Deborah Orr: Wonderful news that carries a message for the media
It isn't often that the papers have some really wonderful news to report. But it really is wonderful that Shannon Matthews has been found alive. This amazing news also carries a lesson for the media, about the way it turns horrible crimes into great stories, and what an unpleasant, self-regarding business this can be.

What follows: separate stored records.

Source: an optimization exercise on an open RTL-to-GDS flow (aim: small area). Production flows keep margins and buffers that such runs may drop.
Where RTL was checked, it was by simulation tests only, not by an equivalence proof against the original.
Power is estimated from default activity; no workload was simulated.

== north ==
==> flow/design.v (excerpt) <==
module solar16_core (
    input  wire        clk,
    input  wire        rst,           
    input  wire [16:0] prog_len,      
    output wire        imem_req,
    output wire [15:0] imem_addr,
    input  wire        imem_ack,
    input  wire [31:0] imem_rdata,
    output wire        dmem_req,
    output wire        dmem_we,
    output wire [15:0] dmem_addr,
    output wire [7:0]  dmem_wdata,
    input  wire        dmem_ack,
    input  wire [7:0]  dmem_rdata,
    output wire        in_req,
    input  wire        in_ack,
    input  wire        in_eof,
    input  wire [20:0] in_char,
    output wire        out_valid,
    output wire [7:0]  out_data,
    output wire [1:0]  run_state,     
    output wire [2:0]  fault_cause,
    output wire [16:0] fault_pc,
    output wire [7:0]  fault_opcode,
    output wire [7:0]  fault_operand,
    output wire [16:0] pc_out,
    output wire        z_out,
    input  wire [3:0]  dbg_sel,
    output wire [15:0] dbg_reg
);
Settings: LEC_CHECK=0, CAP_MARGIN=20, CORE_MARGIN=2, CORE_UTILIZATION=40, PLACE_DENSITY=0.6, SLEW_MARGIN=20; clock period 10.0 ns.
run.sh (not shown) runs the stock make flow with config.mk's settings and CLKGATE_MAP_FILE= SYNTH_SCRIPT=/design/flow/synth_recipe.tcl, a recipe that flattens the netlist after the stock synthesis.
#### Input delta (south over north)
==> flow/flow/run.sh (new file) <==
#!/bin/bash
# Standard layout, with the port buffers made of the smallest buffer cell.
set -euo pipefail
bash standard.sh 'BUFFER_PORTS_ARGS=-buffer_cell sky130_fd_sc_hd__buf_1' finish > flow_make.log 2>&1
==> flow/standard.sh (new file) <==
#!/bin/bash
# synth_recipe.tcl (not shown) runs the flow's synth.tcl, then flattens the netlist and writes it again
# the make line also repeats each setting of config.mk as NAME=value (left out here)
make -C /OpenROAD-flow-scripts/flow DESIGN_CONFIG=/design/flow/config.mk WORK_HOME=/design/flow/orfs CLKGATE_MAP_FILE= SYNTH_SCRIPT=/design/flow/synth_recipe.tcl "${@:-finish}"
removed: flow/run.sh
==> comparison <==
south vs north — non-clock buffer count dropped by a few percent. Comparing south and north, peak supply drop is higher on north. The final reports for south and north show length of routed wiring on met1 lower in the former. Delta (south minus north): post-layout worst setup margin fell 53 ps, utilization fell 3.8 points, fmax fell 0.57 MHz. Status: mux contribution to synthesized area parity (north, south). Cell count: south vs north down about 0.64%. Total power (higher): north. Cmp south and north / fraction of standard cell area that is sequential / higher: south. As far as full die area is concerned, north and south perform about the same.
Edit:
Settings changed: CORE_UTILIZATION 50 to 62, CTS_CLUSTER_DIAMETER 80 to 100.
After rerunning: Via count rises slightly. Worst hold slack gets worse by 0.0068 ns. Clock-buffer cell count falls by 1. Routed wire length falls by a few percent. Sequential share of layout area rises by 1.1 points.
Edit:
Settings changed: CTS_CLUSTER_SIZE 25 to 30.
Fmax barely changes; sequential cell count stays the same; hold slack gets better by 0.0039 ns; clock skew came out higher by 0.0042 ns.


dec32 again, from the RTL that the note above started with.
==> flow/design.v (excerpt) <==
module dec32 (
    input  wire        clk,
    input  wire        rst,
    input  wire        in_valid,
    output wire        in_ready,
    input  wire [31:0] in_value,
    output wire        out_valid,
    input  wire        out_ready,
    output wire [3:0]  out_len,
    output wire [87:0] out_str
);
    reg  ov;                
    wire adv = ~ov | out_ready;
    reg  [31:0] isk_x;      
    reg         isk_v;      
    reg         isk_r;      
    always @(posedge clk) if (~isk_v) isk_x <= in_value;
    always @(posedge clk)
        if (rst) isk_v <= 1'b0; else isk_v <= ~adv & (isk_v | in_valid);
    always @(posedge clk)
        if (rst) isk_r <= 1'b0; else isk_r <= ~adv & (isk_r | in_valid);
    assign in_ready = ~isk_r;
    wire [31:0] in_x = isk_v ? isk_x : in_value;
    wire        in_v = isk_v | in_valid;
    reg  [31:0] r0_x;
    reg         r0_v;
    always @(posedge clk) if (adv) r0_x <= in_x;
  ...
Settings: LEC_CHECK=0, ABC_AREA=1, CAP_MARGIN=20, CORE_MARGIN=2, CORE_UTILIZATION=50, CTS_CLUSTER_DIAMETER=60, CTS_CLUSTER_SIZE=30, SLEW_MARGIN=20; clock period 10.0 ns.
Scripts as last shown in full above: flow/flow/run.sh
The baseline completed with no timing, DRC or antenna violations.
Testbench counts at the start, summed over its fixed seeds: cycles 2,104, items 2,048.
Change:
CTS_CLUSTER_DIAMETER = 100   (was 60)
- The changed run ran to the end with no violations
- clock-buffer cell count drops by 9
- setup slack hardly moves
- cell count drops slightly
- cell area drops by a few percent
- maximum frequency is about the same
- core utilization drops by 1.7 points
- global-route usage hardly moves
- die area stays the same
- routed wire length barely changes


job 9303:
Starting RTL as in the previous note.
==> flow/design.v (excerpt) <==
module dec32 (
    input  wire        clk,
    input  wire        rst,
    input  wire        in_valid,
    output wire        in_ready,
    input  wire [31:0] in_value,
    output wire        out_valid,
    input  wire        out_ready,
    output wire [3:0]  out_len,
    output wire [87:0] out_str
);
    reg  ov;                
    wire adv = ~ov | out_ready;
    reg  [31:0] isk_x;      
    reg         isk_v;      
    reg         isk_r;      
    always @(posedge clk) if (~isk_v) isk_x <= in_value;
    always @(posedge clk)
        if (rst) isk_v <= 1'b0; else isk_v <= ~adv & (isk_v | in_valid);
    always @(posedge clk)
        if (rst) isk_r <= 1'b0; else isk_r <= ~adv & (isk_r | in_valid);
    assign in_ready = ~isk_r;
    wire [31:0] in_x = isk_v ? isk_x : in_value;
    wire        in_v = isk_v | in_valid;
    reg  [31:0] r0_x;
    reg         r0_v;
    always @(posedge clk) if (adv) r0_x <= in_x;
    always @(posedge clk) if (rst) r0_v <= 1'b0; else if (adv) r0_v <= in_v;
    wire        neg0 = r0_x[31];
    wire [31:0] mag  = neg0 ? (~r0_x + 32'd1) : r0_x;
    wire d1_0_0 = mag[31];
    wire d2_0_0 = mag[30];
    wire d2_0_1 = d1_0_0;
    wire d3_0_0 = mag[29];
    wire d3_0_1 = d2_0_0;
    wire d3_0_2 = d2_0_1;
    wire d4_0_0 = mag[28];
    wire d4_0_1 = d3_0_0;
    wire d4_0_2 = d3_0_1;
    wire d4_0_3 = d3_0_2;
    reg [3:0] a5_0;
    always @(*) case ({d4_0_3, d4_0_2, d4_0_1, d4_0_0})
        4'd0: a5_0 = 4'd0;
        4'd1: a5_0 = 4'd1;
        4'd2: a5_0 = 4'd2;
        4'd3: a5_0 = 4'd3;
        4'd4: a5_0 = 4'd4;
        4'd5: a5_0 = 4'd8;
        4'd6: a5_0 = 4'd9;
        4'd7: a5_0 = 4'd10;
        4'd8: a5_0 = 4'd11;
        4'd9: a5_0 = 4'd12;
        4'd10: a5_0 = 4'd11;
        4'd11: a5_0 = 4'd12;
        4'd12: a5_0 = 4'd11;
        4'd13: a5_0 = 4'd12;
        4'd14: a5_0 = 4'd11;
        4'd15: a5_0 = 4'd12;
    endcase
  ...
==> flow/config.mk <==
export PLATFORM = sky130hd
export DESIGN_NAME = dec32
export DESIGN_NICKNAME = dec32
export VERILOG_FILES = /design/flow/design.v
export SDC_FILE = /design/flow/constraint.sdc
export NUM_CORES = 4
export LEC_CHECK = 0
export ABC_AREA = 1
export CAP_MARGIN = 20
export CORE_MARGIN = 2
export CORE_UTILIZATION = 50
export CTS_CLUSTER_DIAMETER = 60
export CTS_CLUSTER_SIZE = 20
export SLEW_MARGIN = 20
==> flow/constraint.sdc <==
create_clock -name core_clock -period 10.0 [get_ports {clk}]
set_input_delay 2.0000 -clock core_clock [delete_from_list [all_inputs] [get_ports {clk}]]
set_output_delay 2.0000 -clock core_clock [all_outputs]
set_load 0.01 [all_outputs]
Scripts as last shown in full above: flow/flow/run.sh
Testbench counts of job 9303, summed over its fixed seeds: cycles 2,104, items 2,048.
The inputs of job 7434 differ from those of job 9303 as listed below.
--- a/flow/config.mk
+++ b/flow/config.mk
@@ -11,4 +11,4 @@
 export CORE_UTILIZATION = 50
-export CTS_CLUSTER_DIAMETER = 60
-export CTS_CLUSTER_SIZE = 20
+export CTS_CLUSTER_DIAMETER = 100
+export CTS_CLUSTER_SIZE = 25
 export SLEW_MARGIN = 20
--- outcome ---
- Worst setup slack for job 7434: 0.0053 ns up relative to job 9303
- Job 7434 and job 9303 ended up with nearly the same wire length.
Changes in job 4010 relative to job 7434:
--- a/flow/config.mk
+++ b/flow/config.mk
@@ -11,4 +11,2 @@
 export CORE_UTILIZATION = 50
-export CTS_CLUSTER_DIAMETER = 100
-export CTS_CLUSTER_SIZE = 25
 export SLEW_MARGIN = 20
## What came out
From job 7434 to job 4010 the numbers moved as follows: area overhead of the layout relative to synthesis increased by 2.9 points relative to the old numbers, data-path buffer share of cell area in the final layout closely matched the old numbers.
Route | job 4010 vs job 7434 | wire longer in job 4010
What follows belongs to an exercise in optimizing a design on an open flow for small area, a short achievable clock period and few clock cycles; a production flow would make more cautious choices. In this exercise RTL edits were held to simulation tests only and were not proved equivalent to the original. Power is estimated from default activity; no workload was simulated.

[design/flow/flow/run.sh]
#!/bin/bash
# Layout flow: the standard ORFS flow (standard.sh), with the timing
# repair asked to leave extra setup slack, so that the layout's paths are
# repaired well below the design's clock period. The constraints (clock
# period, I/O delays, loads) are the design's own and are not changed.
set -euo pipefail
MARGIN=${SETUP_MARGIN_NS:-10.4}
bash standard.sh SETUP_SLACK_MARGIN=$MARGIN finish > orfs_make.log 2>&1
[design/flow/standard.sh]
#!/bin/bash
# synth_recipe.tcl (not shown) runs the flow's synth.tcl, then flattens the netlist and writes it again
# the make line also repeats each setting of config.mk as NAME=value (left out here)
make -C /OpenROAD-flow-scripts/flow DESIGN_CONFIG=/design/flow/config.mk WORK_HOME=/design/flow/orfs CLKGATE_MAP_FILE= SYNTH_SCRIPT=/design/flow/synth_recipe.tcl "${@:-finish}"
[design/flow/config.mk]
export PLATFORM = sky130hd
export DESIGN_NAME = morse_keyer
export DESIGN_NICKNAME = morse_keyer
export VERILOG_FILES = /design/flow/design.v
export SDC_FILE = /design/flow/constraint.sdc
export NUM_CORES = 4
export LEC_CHECK = 0
export CAP_MARGIN = 20
export CORE_MARGIN = 2
export CORE_UTILIZATION = 60
export CTS_CLUSTER_DIAMETER = 100
export CTS_CLUSTER_SIZE = 25
export SLEW_MARGIN = 20
[design/flow/constraint.sdc]
create_clock -name core_clock -period 15.0 [get_ports {clk}]
set_input_delay 3.0000 -clock core_clock [delete_from_list [all_inputs] [get_ports {clk}]]
set_output_delay 3.0000 -clock core_clock [all_outputs]
set_load 0.01 [all_outputs]
Background: an optimization exercise with open tools, aiming at small area. Do not read the settings as production practice. Function was checked by simulation only, so behaviour that the tests miss may differ from the original. Power and IR drop assume default switching activity.

--- config.mk ---
export PLATFORM = sky130hd
export DESIGN_NAME = upxl_encoder
export DESIGN_NICKNAME = upxl_encoder
export VERILOG_FILES = /design/flow/design.v
export SDC_FILE = /design/flow/constraint.sdc
export NUM_CORES = 4
export LEC_CHECK = 0
export CAP_MARGIN = 20
export CORE_MARGIN = 2
export CORE_UTILIZATION = 40
export PLACE_DENSITY = 0.6
export SLEW_MARGIN = 20
--- design.v ---
module upxl_cpm (
  input  wire [31:0] color,
  input  wire [7:0]  order,
  input  wire        nelem4,
  input  wire [1:0]  pos,
  input  wire [2:0]  bit_idx,
  output wire        bit_out
);
  wire m0 = (order[1:0] == pos);
  wire m1 = (order[3:2] == pos);
  wire m2 = (order[5:4] == pos);
  wire m3 = (order[7:6] == pos) && nelem4;
  wire [1:0] src = m3 ? 2'd3 : m2 ? 2'd0 : m1 ? 2'd1 : 2'd2;
  wire       hit = m0 | m1 | m2 | m3;
  assign bit_out = hit & color[{src, bit_idx}];
endmodule
module upxl_crc32 (
  input  wire [31:0] crc_in,
  input  wire        din,
  input  wire        step,
  input  wire        load,
  input  wire        lbit,
  output wire [31:0] crc_out
);
  localparam [31:0] POLY = 32'hEDB88320;
  wire fb = step & (crc_in[0] ^ din);
  assign crc_out[30:0] = crc_in[31:1] ^ (POLY[30:0] & {31{fb}});
  assign crc_out[31]   = load ? lbit : (crc_in[0] ^ (step & din));
endmodule
module upxl_encoder (
  input  wire        clk,
  input  wire        rst,
  input  wire        cmd_valid,
  output wire        cmd_ready,
  input  wire [1:0]  cmd_kind,
  input  wire [7:0]  cmd_chan,
  input  wire [7:0]  cmd_order,
  input  wire        cmd_nelem4,
  input  wire [7:0]  cmd_bright,
  input  wire [31:0] cmd_freq,
  input  wire [15:0] cmd_npix,
  input  wire        pix_valid,
  output wire        pix_ready,
  input  wire [31:0] pix_color,
  output wire        out_valid,
  input  wire        out_ready,
  output wire [31:0] out_data,
  output wire [2:0]  out_nbytes,
  output wire        out_last,
  output wire        done,
  output wire [2:0]  done_flags,
  output wire [11:0] done_len
);
  localparam [2:0] S_IDLE = 3'd0, S_PRE = 3'd1, S_W0 = 3'd2, S_HDR = 3'd3,
                   S_PIX = 3'd4, S_CRC = 3'd5, S_TAIL = 3'd6, S_DONE = 3'd7;
  localparam [31:0] W0  = 32'h4C585055;
  localparam [31:0] C0  = 32'h43DC2B24;
  reg [4:0]  ph;        
  reg [4:0]  sp;        
  reg [2:0]  state;
  reg [9:0]  wc;        
  reg [1:0]  p;         
  reg [9:0]  n;         
  reg [1:0]  kind;
  reg        nelem4;
  reg        ovf;
  reg [7:0]  order;
  reg [7:0]  bright_r;  
  reg [15:0] fhi_r;     
  reg [31:0] osr;       
  reg [31:0] crc;
  wire [2:0] b        = ph[2:0];
  wire [3:0] bi       = {wc[1:0], ph[4:3]};    
  wire       synced   = (ph == sp);
  wire       byte_end = (b == 3'd7);
  assign cmd_ready = (state == S_PRE) && wc[0] && (ph == 5'd31);
  wire acc = cmd_valid && cmd_ready;
  wire c_ovf = (cmd_kind == 2'd0 &&
                (cmd_nelem4 ? (cmd_npix > 16'd512) : (cmd_npix > 16'd682))) ||
               (cmd_kind == 2'd1 && cmd_npix > 16'd510);
  wire c_rej = (cmd_kind == 2'd3) || c_ovf || (cmd_kind == 2'd1 && !cmd_nelem4);
  wire n_hi0   = (n[9:1] == 9'd0);
  wire n_zero  = n_hi0 && !n[0];
  wire n_one   = n_hi0 && n[0];
  wire [7:0] n1 = {6'd0, n[9:8]};
  reg pbit_pre;
  always @(*) begin
    case (bi[2:0])
      3'd4: pbit_pre = cmd_chan[b];
      3'd5: pbit_pre = (b == 3'd0) ? !cmd_kind[1] : (b == 3'd1) ? cmd_kind[0] :
                       (b == 3'd2) ? cmd_kind[1] : 1'b0;
      3'd6: pbit_pre = (cmd_kind == 2'd0) ?
                       ((b == 3'd2) ? cmd_nelem4 : (b[2:1] == 2'd0) && !cmd_nelem4) :
                       cmd_freq[b];
      3'd7: pbit_pre = (cmd_kind == 2'd0) ? cmd_order[b] : cmd_freq[{2'b01, b}];
      default: pbit_pre = 1'b0;
    endcase
  end
  reg hbit;
  always @(*) begin
    case (bi)
      4'd8:  hbit = (kind == 2'd0) ? n[b]  : fhi_r[0];
      4'd9:  hbit = (kind == 2'd0) ? n1[b] : fhi_r[0];
      4'd10: hbit = order[b];
      4'd12: hbit = n[b];
      4'd13: hbit = n1[b];
      default: hbit = 1'b0;
    endcase
  end
  wire pbit;
  upxl_cpm u_cpm (
    .color   (pix_color),
    .order   (order),
    .nelem4  (nelem4),
    .pos     (p),
    .bit_idx (b),
    .bit_out (pbit)
  );
  wire pix_bit = (kind[0] && p == 2'd3) ? bright_r[0] : pbit;
  reg sbit;
  always @(*) begin
    case (state)
      S_PRE:   sbit = pbit_pre;
      S_HDR:   sbit = hbit;
      S_PIX:   sbit = pix_bit;
      S_CRC:   sbit = !crc[0];
      default: sbit = 1'b0;
    endcase
  end
  wire is_w0   = (state == S_W0);
  wire pending = state == S_HDR || state == S_PIX || state == S_CRC || state == S_TAIL;
  wire at_word = synced && (ph == 5'd0) && (pending || is_w0);
  wire pix_ok  = (state != S_PIX) || pix_valid;
  assign out_valid  = at_word && pix_ok;
  assign out_data   = is_w0 ? W0 : osr;
  assign out_last   = (state == S_TAIL);
  assign out_nbytes = (state == S_TAIL && p != 2'd0) ? {1'b0, p} : 3'd4;
  wire adv = synced && pix_ok && !is_w0 && !(at_word && !out_ready);
  wire last_pbyte = (p == {1'b1, nelem4});
  assign pix_ready = (state == S_PIX) && adv && byte_end && last_pbyte;
  assign done       = (state == S_DONE);
  assign done_flags = {kind == 2'd3, kind == 2'd1 && !nelem4, ovf};
  assign done_len   = {wc, p};
  wire crc_load = (state == S_PRE) && !wc[0];
  wire crc_step = adv && ((state == S_PRE && wc[0]) || state == S_HDR || state == S_PIX);
  wire [31:0] crc_next;
  upxl_crc32 u_crc (
    .crc_in  (crc),
    .din     (sbit),
    .step    (crc_step),
    .load    (crc_load),
    .lbit    (C0[ph]),
    .crc_out (crc_next)
  );
  wire hdr_last = (bi == (kind[0] ? 4'd13 : 4'd9));
  wire in_frame = state == S_PRE || state == S_HDR || state == S_PIX || state == S_CRC;
  always @(posedge clk) begin
    ph       <= ph + 5'd1;
    osr      <= {adv ? sbit : osr[0], osr[31:1]};
    crc      <= crc_next;
    bright_r <= acc ? cmd_bright      : {bright_r[0], bright_r[7:1]};
    fhi_r    <= acc ? cmd_freq[31:16] : {fhi_r[0], fhi_r[15:1]};
    if (adv)
      sp <= ph + 5'd1;
    if (acc) begin
      kind   <= cmd_kind;
      nelem4 <= cmd_nelem4;
      order  <= cmd_order;
      n      <= cmd_npix[9:0];
      ovf    <= c_ovf;
    end
    if (adv && byte_end && ph[4:3] == 2'd3 && in_frame)
      wc <= wc + 10'd1;
    case (state)
      S_IDLE:
        if (cmd_valid && ph == 5'd31) begin
          wc    <= 10'd0;
          p     <= 2'd0;
          state <= S_PRE;
        end
      S_PRE:
        if (acc)
          state <= c_rej ? S_DONE : S_W0;
      S_W0:
        if (at_word && out_ready)
          state <= S_HDR;
      S_HDR:
        if (adv && byte_end && hdr_last)
          state <= (kind[1] || n_zero) ? S_CRC : S_PIX;
      S_PIX:
        if (adv && byte_end) begin
          p <= p + 2'd1;
          if (last_pbyte) begin
            p <= 2'd0;
            n <= n - 10'd1;
            if (n_one)
              state <= S_CRC;
          end
        end
      S_CRC:
        if (adv && byte_end) begin
          p <= p + 2'd1;
          if (p == 2'd3) begin
            p     <= ph[4:3] + 2'd1;    
            state <= S_TAIL;
          end
        end
      S_TAIL:
        if (adv && at_word)
          state <= S_DONE;
      default:  
        state <= S_IDLE;
    endcase
    if (rst) begin
      ph    <= 5'd0;
      sp    <= 5'd0;
      state <= S_IDLE;
    end
  end
endmodule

There were suggestions that Shannon's disappearance was not getting the coverage afforded to another lost child, Madeleine McCann, because the latter was a middle-class child and the former a child from a more modest and chaotic background. There is some truth in this argument, of course. But the underlying assumption is that all the publicity around the McCann case is something desirable and useful, while the more meagre reporting about the Matthew case is undesirable and useless. If children really could be reunited with their parents because of the magical power of speculative column inches, though, then Madeleine, not Shannon, would have been returned to her family by now. The very idea that the hypocritical furore around Madeleine is something to be aspired to, a benchmark of any positive kind, is quite wrong and ought to be challenged.
True, the "debate" helped to keep Shannon's abduction in the public domain, just as the "debate" around Made-leine continues to keep her case in the public domain. It might be argued that there would have been no great endeavour to find Shannon had the press not made the supposedly modest fuss it did. I believe this isn't the case. The local media has a vast part to play, but the national and international press, apart from reporting facts about the investigation, can offer little but intrusive "colour".
The reality is that the vast majority of the "stories" written about the McCann case have been prurient and sensational pieces of cynical propaganda, serving no practical purpose at all except for the selling of newspapers. In comparison to the pain of their loss, the slurs that have been repeated about the McCanns were probably a drop in an ocean of regret and grief. Their enthusiastic distribution has still demeaned the pubic discourse. It is quite unbelievable that this process is being advertised as something that should be reproduced.
For Shannon's mother, Karen Matthews, and her partner, Craig Meehan, the crass process whereby those suffering most are placed at the centre of the story, in the absence of real developments, was well under way. The supposedly moral pressure asking for Shannon's case to receive more coverage had started to work. Karen was being subjected to a public grilling about many aspects of her personal life, and judged. This could not have been helpful.
Meanwhile, the media has got its story, the public appetite for information has been whetted, and the door is open for Shannon's family and friends to be exploited further. Shannon is nine, has been away from home for three weeks and no one knows how long it will take her to recover from her ordeal. Privacy is what she needs now, and protection. The media has no place at all in providing that.